The Windows SDK 8.1 is available to download at:
http://msdn.microsoft.com/en-us/windows/bg162891.aspx
Cygwin is not required.
----------------------------------------------------------------------------------
Building:
Keep the source code tree in a short path to avoid running into problems related
to Windows maximum path length limitation (for example, C:\hdc).
There is one support command file located in dev-support called win-paths-eg.cmd.
It should be copied somewhere convenient and modified to fit your needs.
win-paths-eg.cmd sets up the environment for use. You will need to modify this
file. It will put all of the required components in the command path,
configure the bit-ness of the build, and set several optional components.
Several tests require that the user must have the Create Symbolic Links
privilege.
All Maven goals are the same as described above with the exception that
native code is built by enabling the 'native-win' Maven profile. -Pnative-win
is enabled by default when building on Windows since the native components
are required (not optional) on Windows.
If native code bindings for zlib are required, then the zlib headers must be
deployed on the build machine. Set the ZLIB_HOME environment variable to the
directory containing the headers.
set ZLIB_HOME=C:\zlib-1.2.7
At runtime, zlib1.dll must be accessible on the PATH. Hadoop has been tested
with zlib 1.2.7, built using Visual Studio 2010 out of contrib\vstudio\vc10 in
the zlib 1.2.7 source tree.
http://www.zlib.net/
----------------------------------------------------------------------------------
Building distributions:
* Build distribution with native code : mvn package [-Pdist][-Pdocs][-Psrc][-Dtar][-Dmaven.javadoc.skip=true]
----------------------------------------------------------------------------------
Running compatibility checks with checkcompatibility.py
Invoke `./dev-support/bin/checkcompatibility.py` to run Java API Compliance Checker
to compare the public Java APIs of two git objects. This can be used by release
managers to compare the compatibility of a previous and current release.

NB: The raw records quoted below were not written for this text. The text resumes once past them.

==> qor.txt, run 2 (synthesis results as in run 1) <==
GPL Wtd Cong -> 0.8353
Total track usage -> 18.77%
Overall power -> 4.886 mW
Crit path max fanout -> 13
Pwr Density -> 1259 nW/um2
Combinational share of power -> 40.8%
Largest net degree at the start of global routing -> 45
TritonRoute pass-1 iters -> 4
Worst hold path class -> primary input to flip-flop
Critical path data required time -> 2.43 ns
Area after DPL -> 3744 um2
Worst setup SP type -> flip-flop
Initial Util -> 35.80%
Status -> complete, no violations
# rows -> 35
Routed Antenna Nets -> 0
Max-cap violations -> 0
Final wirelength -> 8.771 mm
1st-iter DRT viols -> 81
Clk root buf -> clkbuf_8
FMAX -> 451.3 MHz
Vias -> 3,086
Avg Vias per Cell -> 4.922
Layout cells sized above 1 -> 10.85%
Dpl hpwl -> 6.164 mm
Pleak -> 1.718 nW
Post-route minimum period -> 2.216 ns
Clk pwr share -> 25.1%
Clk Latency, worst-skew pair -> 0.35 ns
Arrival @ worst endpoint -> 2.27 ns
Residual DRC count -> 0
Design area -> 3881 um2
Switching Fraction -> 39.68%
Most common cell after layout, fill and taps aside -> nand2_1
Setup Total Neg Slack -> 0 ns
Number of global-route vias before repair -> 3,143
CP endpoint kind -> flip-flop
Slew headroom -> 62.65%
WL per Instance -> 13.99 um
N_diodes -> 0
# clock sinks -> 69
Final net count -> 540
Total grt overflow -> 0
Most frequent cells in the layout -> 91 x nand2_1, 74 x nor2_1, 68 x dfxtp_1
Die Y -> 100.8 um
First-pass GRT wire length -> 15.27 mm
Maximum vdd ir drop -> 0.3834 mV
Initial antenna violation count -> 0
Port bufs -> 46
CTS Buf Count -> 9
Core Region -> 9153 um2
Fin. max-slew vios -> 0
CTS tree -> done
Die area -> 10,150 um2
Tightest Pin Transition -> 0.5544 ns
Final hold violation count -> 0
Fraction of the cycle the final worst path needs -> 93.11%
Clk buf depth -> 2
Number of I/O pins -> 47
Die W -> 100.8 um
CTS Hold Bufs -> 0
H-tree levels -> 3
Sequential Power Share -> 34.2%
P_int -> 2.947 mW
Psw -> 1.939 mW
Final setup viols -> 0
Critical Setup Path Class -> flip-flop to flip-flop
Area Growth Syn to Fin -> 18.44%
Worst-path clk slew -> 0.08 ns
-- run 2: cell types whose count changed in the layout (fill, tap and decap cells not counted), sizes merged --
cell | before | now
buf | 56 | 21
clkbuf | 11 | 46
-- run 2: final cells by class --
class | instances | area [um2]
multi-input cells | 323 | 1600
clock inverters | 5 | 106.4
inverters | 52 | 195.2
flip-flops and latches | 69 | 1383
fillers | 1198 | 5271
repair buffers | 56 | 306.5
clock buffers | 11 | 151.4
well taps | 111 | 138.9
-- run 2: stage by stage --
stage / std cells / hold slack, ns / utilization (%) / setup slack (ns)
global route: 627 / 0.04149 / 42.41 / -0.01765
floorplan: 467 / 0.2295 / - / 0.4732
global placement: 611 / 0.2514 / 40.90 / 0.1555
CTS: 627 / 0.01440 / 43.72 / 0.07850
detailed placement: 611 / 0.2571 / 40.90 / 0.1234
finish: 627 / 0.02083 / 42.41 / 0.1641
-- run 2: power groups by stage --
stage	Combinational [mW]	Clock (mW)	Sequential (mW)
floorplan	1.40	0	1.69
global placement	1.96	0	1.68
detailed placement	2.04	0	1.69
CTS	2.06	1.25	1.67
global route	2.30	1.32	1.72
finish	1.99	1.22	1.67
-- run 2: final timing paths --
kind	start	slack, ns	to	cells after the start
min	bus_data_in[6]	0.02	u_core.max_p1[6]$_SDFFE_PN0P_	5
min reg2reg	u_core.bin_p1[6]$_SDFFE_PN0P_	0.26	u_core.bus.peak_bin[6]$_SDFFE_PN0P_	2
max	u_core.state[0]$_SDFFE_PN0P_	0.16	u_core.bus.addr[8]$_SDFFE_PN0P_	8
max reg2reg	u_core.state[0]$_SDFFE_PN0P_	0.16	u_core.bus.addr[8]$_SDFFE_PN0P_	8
$ cat src/rtl/ksa_serial_sub.sv
// ----------------------------------------------------------------------------
// ksa_serial_sub
// Digit-serial multi-precision subtractor, A - B, least-significant digit
// first. Each digit is A + ~B + cin through a Kogge-Stone adder; the borrow
// chain is carried between beats in carry_q. One-cycle registered output.
//   clk, rst_n             clock, asynchronous active-low reset
//   in_valid / in_ready    input handshake
//   in_a, in_b             minuend / subtrahend digits (W bits)
//   in_first, in_last      frame delimiters
//   out_valid / out_ready  output handshake
//   out_d                  difference digit
//   out_last               last digit of the frame
//   out_borrow             A < B (only on out_last, else 0)
//   out_zero               whole difference is zero (only on out_last, else 0)
//   err_proto              one-cycle pulse after a beat with bad framing
// ----------------------------------------------------------------------------
module ksa_serial_sub
  import ksa_pkg::*;
#(
  parameter int W = DIGIT_W
) (
  input  logic         clk,
  input  logic         rst_n,
  input  logic         in_valid,
  output logic         in_ready,
  input  logic [W-1:0] in_a,
  input  logic [W-1:0] in_b,
  input  logic         in_first,
  input  logic         in_last,
  output logic         out_valid,
  input  logic         out_ready,
  output logic [W-1:0] out_d,
  output logic         out_last,
  output logic         out_borrow,
  output logic         out_zero,
  output logic         err_proto
);

  frame_state_t frame_state;
  logic         carry_q;
  logic         zacc_q;

  logic         accept;
  logic         starts;
  logic         cin;
  logic         zacc_in;
  logic         frame_err;
  logic         digit_zero;
  logic         zacc_next;
  logic [W-1:0] sum;
  logic         cout;

  // The output register can always take a new beat once its current beat
  // is leaving, so full throughput needs no extra buffering.
  assign in_ready = !out_valid || out_ready;
  assign accept   = in_valid && in_ready;

  // A missing in_first after a completed frame still starts a new frame, and
  // an unexpected in_first mid-frame restarts it; both are flagged.
  assign starts    = in_first || (frame_state == IDLE);
  assign frame_err = (frame_state == IN_FRAME) ? in_first : !in_first;

  // Subtraction as A + ~B + 1 on the first digit; afterwards the carry out
  // (the inverted borrow) feeds the next digit.
  assign cin     = starts ? 1'b1 : carry_q;
  assign zacc_in = starts ? 1'b1 : zacc_q;

  ksa_core #(
    .W (W)
  ) u_core (
    .a    (in_a),
    .b    (~in_b),
    .cin  (cin),
    .s    (sum),
    .cout (cout)
  );

  assign digit_zero = (sum == '0);
  assign zacc_next  = zacc_in & digit_zero;

  always_ff @(posedge clk or negedge rst_n) begin
    if (!rst_n) begin
      frame_state <= IDLE;
      carry_q     <= 1'b1;
      zacc_q      <= 1'b1;
      out_valid   <= 1'b0;
      out_d       <= '0;
      out_last    <= 1'b0;
      out_borrow  <= 1'b0;
      out_zero    <= 1'b0;
      err_proto   <= 1'b0;
    end else begin
      err_proto <= accept && frame_err;

      if (accept) begin
        out_valid <= 1'b1;
        out_d     <= sum;
        out_last  <= in_last;
        if (in_last) begin
          frame_state <= IDLE;
          carry_q     <= 1'b1;
          zacc_q      <= 1'b1;
          out_borrow  <= ~cout;
          out_zero    <= zacc_next;
        end else begin
          frame_state <= IN_FRAME;
          carry_q     <= cout;
          zacc_q      <= zacc_next;
          out_borrow  <= 1'b0;
          out_zero    <= 1'b0;
        end
      end else if (out_ready) begin
        out_valid <= 1'b0;
      end
    end
  end

endmodule
===== src/rtl/modmul_product_stage.sv =====
// modmul_product_stage: 3-stage pipelined a*b front-end feeding barrett_pipelined
module modmul_product_stage #(
  parameter int WIDTH = 32,
  parameter int LIMB  = 16,
  parameter int CNT_W = 16
) (
  input  logic               clk_i,
  input  logic               rst_ni,
  input  logic               start_i,
  input  logic               clear_i,
  input  logic [WIDTH-1:0]   a_i,
  input  logic [WIDTH-1:0]   b_i,
  input  logic [2*WIDTH-1:0] m_i,
  input  logic [2*WIDTH-1:0] mu_i,
  output logic [2*WIDTH-1:0] x_o,
  output logic [2*WIDTH-1:0] m_o,
  output logic [2*WIDTH-1:0] mu_o,
  output logic               start_o,
  output logic               range_err_o,
  output logic               busy_o,
  output logic [CNT_W-1:0]   issued_o
);
  localparam int PW = 2*WIDTH;
  localparam int LW = 2*LIMB;
  logic [WIDTH-1:0] a1, b1;
  logic [PW-1:0]    m1, mu1, m2, mu2;
  logic             v1, v2, err1, err2, err_in;
  logic [LW-1:0]    ll, lh, hl, hh;
  logic [LW:0]      mid;
  logic [PW-1:0]    x_next;
  assign err_in = (m_i == '0) || (PW'(a_i) >= m_i) || (PW'(b_i) >= m_i);
  // middle cross sum keeps its carry bit before being shifted into place
  assign mid    = (LW+1)'(lh) + (LW+1)'(hl);
  assign x_next = PW'({hh, ll}) + (PW'(mid) << LIMB);
  assign busy_o = v1 | v2 | start_o;
  always_ff @(posedge clk_i or negedge rst_ni) begin
    if (!rst_ni) begin
      {v1, v2, start_o, err1, err2, range_err_o} <= '0;
      {a1, b1, m1, mu1, m2, mu2}                 <= '0;
      {ll, lh, hl, hh}                           <= '0;
      {x_o, m_o, mu_o}                           <= '0;
      issued_o                                   <= '0;
    end else begin
      v1       <= start_i;
      v2       <= clear_i ? 1'b0 : v1;
      start_o  <= clear_i ? 1'b0 : v2;
      issued_o <= issued_o + CNT_W'(start_o);
      if (start_i) begin
        a1   <= a_i;
        b1   <= b_i;
        m1   <= m_i;
        mu1  <= mu_i;
        err1 <= err_in;
      end
      if (v1) begin
        ll   <= LW'(a1[LIMB-1:0])     * LW'(b1[LIMB-1:0]);
        lh   <= LW'(a1[LIMB-1:0])     * LW'(b1[WIDTH-1:LIMB]);
        hl   <= LW'(a1[WIDTH-1:LIMB]) * LW'(b1[LIMB-1:0]);
        hh   <= LW'(a1[WIDTH-1:LIMB]) * LW'(b1[WIDTH-1:LIMB]);
        m2   <= m1;
        mu2  <= mu1;
        err2 <= err1;
      end
      if (v2 && !clear_i) begin
        x_o         <= x_next;
        m_o         <= m2;
        mu_o        <= mu2;
        range_err_o <= err2;
      end
    end
  end
endmodule


===== config.mk =====
export PLATFORM = sky130hd
export DESIGN_NAME = modmul_product_stage
export DESIGN_NICKNAME = d
export VERILOG_FILES = /design/src/rtl/modmul_product_stage.sv
export SDC_FILE = /design/constraint.sdc
export NUM_CORES = 2
export LEC_CHECK = 0
export BUFFER_PORTS_ARGS = -buffer_cell sky130_fd_sc_hd__buf_2
export CORE_ASPECT_RATIO = 1.1
export CORE_MARGIN = 1.5
export CORE_UTILIZATION = 30
export DETAILED_ROUTE_END_ITERATION = 12
export PLACE_DENSITY = 0.53
export SYNTH_ARGS = -nofsm -noshare
export SYNTH_HDL_FRONTEND = slang
export SYNTH_SLANG_ARGS = --single-unit

===== constraint.sdc =====
create_clock -name clk_i -period 7.4 [get_ports clk_i]
set_input_delay 1.11 -clock clk_i [delete_from_list [all_inputs] [get_ports clk_i]]
set_output_delay 1.11 -clock clk_i [all_outputs]
set_load 0.01 [all_outputs]

==> impl_metrics.toml <==
[die]
dieWidth_um = 440
die_h_um = 484
num_rows = 176
die-area_sq_um = 213000
pin_count = 407
start_util = 0.302
fp.coreArea_sq_um = 209000

[final_layout]
nFillCells = 21309
seqCellArea_sq_um = 16600
drive_gt1_frac = 0.164
nets = 8289
multi_input_area_sq_um = 41700
area_delta_synth_final_pct = 13.4

[grt]
grt_max_degree = 174
grt_pass1_wl_mm = 294
grt_pass1_vias = 50062
antenna_found_initial = 28
grt.overflow.total = 0
gr-usage-all-layers = 0.178

[place]
dp_hpwl_mm = 146
place_congestion = 0.880
io_buffers = 406

[clocking]
cts_setup_buffers = 0
cts_made_buffers = 80
cts_num_sinks = 662
cts.clk_slew.worst_paths_ns = 0.06
h-tree-depth = 3
cts_tree = "done"
post_cts_resized = 0
insertion_delay_ns = 0.72
cts_max_path_buffers = 3
cts_root_buffer = "clkbuf_16"
cts_hold_buf = 0

[critical_path]
r2r_slack_ns = 0.35
required_ns = 8.01
cp-start-kind = "flip-flop"
ff2ff_path_depth = 21
cp-end-kind = "flip-flop"
path_cells = "buf_4, nand2_1, fa_1, fa_1, fa_1, fa_1, inv_1, fa_1, inv_1, fa_1, inv_1, ha_1, a21oi_1, nand2_1, or3_1, a32oi_1, o22ai_1, or4_1, a31oi_1, xnor2_1, mux2_2"
critPathArrivalTime_ns = 7.66
cp_common_cell = "fa_1"
timing.rr.start = "b1[18]$_DFFE_PN0P_"
max_stage_delay_ns = 0.79
r2r-end = "lh[29]$_DFFE_PN0P_"
worstPathMaxFanout = 17
slowest_stage = "dfrtp_1"
crit_type = "reg -> reg"

[route]
vias = 45951
drtPass1Iterations = 5
avgViaCountPerCell = 4.79
routed_wl_mm = 184
drtIter0Drc = 2696
routedWlPerCell_um = 19.2
ant_nets = 0
remaining_drc_errors = 0

[timing]
rsz0062_at_grt = "false"
hold_viol_final = 0
clock.fmax_mhz = 142
min_period_ns = 7.05
period_share = 0.953
maxSlewHeadroom = 0.246
tightest_slew_ns = 1.13
setup_violations = 0
slew_violations = 0
clock-skew-final_ns = 0.0497
setup-tns-final_ns = 0

[synth]
synth_edf_count = 0
yosysWarningCount = 0
yosys_most_used_dff = "dfrtp_1"
synth-seq-area-share = 0.263
synth.distinct_cells = 76
synth.avg_cell_area_sq_um = 9.79
synth_top_cell_area_share = 0.263
synth_fp_nets = 7960
async_reset_ff_frac = 1.00
synth_largest_area_cell = "dfrtp_1"
yosys-top-cells-area = "dfrtp_1 (26%), fa_1 (25%), ha_1 (11%), mux2_2 (7.4%), nand2_1 (6.8%)"
ys_ff_latch = 662
synth_area_sq_um = 63100
syn_inst = 6439

[hold_path]
min_path_type = "in -> async"

[run_status]
status = "completed"

[run]
cap_viol_max_count = 0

As an example, this invocation will check the compatibility of interfaces annotated as Public or LimitedPrivate:
./dev-support/bin/checkcompatibility.py --annotation org.apache.hadoop.classification.InterfaceAudience.Public --annotation org.apache.hadoop.classification.InterfaceAudience.LimitedPrivate --include "hadoop.*" branch-2.7.2 trunk
----------------------------------------------------------------------------------
Changing the Hadoop version declared returned by VersionInfo
If for compatibility reasons the version of Hadoop has to be declared as a 2.x release in the information returned by
org.apache.hadoop.util.VersionInfo, set the property declared.hadoop.version to the desired version.
For example: mvn package -Pdist -Ddeclared.hadoop.version=2.11
If unset, the project version declared in the POM file is used.